Collected data entries:
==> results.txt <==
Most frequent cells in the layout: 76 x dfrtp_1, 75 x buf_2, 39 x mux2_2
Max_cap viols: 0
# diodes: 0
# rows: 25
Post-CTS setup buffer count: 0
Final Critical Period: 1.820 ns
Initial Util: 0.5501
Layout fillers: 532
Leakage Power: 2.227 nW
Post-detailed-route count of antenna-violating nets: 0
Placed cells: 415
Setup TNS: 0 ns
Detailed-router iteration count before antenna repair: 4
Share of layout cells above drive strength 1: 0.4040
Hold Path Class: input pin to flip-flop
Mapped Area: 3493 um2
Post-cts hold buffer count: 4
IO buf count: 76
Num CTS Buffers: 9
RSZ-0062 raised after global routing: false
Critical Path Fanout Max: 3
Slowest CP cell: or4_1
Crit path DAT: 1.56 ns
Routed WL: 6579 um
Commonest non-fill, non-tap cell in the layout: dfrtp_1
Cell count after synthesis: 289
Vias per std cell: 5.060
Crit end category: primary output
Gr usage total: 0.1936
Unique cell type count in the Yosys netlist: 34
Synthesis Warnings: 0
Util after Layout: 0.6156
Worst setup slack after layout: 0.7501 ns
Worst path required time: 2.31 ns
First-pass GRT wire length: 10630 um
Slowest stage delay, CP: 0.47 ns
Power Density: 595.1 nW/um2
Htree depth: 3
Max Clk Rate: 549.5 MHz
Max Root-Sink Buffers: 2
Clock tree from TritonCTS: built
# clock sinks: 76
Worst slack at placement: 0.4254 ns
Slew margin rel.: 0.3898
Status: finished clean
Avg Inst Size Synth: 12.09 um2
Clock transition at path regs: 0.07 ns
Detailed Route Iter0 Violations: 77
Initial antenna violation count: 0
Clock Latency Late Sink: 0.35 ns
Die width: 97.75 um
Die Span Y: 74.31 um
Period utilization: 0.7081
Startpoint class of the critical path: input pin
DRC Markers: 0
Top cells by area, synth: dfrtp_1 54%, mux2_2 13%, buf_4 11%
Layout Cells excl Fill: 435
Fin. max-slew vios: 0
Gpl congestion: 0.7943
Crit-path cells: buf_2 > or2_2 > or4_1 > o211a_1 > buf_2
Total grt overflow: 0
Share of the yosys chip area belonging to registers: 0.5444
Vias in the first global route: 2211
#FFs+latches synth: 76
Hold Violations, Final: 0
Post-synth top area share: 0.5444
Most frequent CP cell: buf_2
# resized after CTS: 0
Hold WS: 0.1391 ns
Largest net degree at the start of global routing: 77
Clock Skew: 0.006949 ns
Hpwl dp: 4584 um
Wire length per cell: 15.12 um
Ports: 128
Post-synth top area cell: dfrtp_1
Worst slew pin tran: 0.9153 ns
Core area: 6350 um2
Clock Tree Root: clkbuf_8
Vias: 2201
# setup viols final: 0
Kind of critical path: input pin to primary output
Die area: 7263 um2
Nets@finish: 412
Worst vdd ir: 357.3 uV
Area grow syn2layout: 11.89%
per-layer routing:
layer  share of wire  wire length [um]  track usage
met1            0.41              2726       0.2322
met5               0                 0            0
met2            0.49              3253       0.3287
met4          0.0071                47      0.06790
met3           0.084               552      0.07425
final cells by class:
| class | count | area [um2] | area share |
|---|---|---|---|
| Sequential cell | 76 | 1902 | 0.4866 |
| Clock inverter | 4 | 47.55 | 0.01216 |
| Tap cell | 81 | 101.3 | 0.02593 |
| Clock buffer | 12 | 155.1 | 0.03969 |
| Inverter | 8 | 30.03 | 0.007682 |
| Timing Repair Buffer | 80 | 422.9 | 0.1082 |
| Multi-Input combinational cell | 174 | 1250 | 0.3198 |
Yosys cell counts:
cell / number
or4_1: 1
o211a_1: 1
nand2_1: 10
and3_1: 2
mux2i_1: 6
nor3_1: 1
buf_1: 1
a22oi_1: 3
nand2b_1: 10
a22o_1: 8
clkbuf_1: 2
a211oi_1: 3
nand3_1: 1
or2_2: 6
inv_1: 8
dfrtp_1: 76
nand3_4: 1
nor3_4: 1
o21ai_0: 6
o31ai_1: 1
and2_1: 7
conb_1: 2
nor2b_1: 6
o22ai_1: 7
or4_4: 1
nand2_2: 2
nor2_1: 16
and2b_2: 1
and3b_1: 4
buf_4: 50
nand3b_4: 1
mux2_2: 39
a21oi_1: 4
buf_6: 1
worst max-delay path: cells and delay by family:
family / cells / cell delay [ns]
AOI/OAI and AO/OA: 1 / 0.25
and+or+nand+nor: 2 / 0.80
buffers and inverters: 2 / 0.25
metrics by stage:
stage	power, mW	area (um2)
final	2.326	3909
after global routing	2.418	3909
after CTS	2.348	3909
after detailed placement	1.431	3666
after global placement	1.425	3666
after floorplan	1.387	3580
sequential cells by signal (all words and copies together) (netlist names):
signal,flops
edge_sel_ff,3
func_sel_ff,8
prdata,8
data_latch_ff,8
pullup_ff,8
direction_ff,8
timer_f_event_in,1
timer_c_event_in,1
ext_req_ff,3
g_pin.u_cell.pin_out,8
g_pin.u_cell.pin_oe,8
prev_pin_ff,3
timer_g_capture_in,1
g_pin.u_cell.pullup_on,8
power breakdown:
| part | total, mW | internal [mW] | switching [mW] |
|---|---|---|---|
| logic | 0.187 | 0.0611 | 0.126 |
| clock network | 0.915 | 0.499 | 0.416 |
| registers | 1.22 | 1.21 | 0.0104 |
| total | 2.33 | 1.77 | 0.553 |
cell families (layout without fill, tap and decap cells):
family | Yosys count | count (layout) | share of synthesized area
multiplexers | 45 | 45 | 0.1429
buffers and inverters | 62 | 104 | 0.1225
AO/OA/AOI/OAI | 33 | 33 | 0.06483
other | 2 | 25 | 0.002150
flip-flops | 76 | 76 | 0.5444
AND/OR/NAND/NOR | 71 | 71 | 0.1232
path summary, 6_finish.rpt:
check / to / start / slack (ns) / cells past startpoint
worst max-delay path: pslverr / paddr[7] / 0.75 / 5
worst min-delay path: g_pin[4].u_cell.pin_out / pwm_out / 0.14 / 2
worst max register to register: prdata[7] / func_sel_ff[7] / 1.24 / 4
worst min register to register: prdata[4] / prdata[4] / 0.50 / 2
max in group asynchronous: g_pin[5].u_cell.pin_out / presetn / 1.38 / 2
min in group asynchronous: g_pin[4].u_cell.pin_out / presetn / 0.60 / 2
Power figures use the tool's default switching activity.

**Directions**
Transcribe each line of the data above, unaltered, from the one where "Vias in the first global route: 2211" appears to the one where "Post-synth top area cell: dfrtp_1" appears, inclusive of both.

**Reply**
Vias in the first global route: 2211
#FFs+latches synth: 76
Hold Violations, Final: 0
Post-synth top area share: 0.5444
Most frequent CP cell: buf_2
# resized after CTS: 0
Hold WS: 0.1391 ns
Largest net degree at the start of global routing: 77
Clock Skew: 0.006949 ns
Hpwl dp: 4584 um
Wire length per cell: 15.12 um
Ports: 128
Post-synth top area cell: dfrtp_1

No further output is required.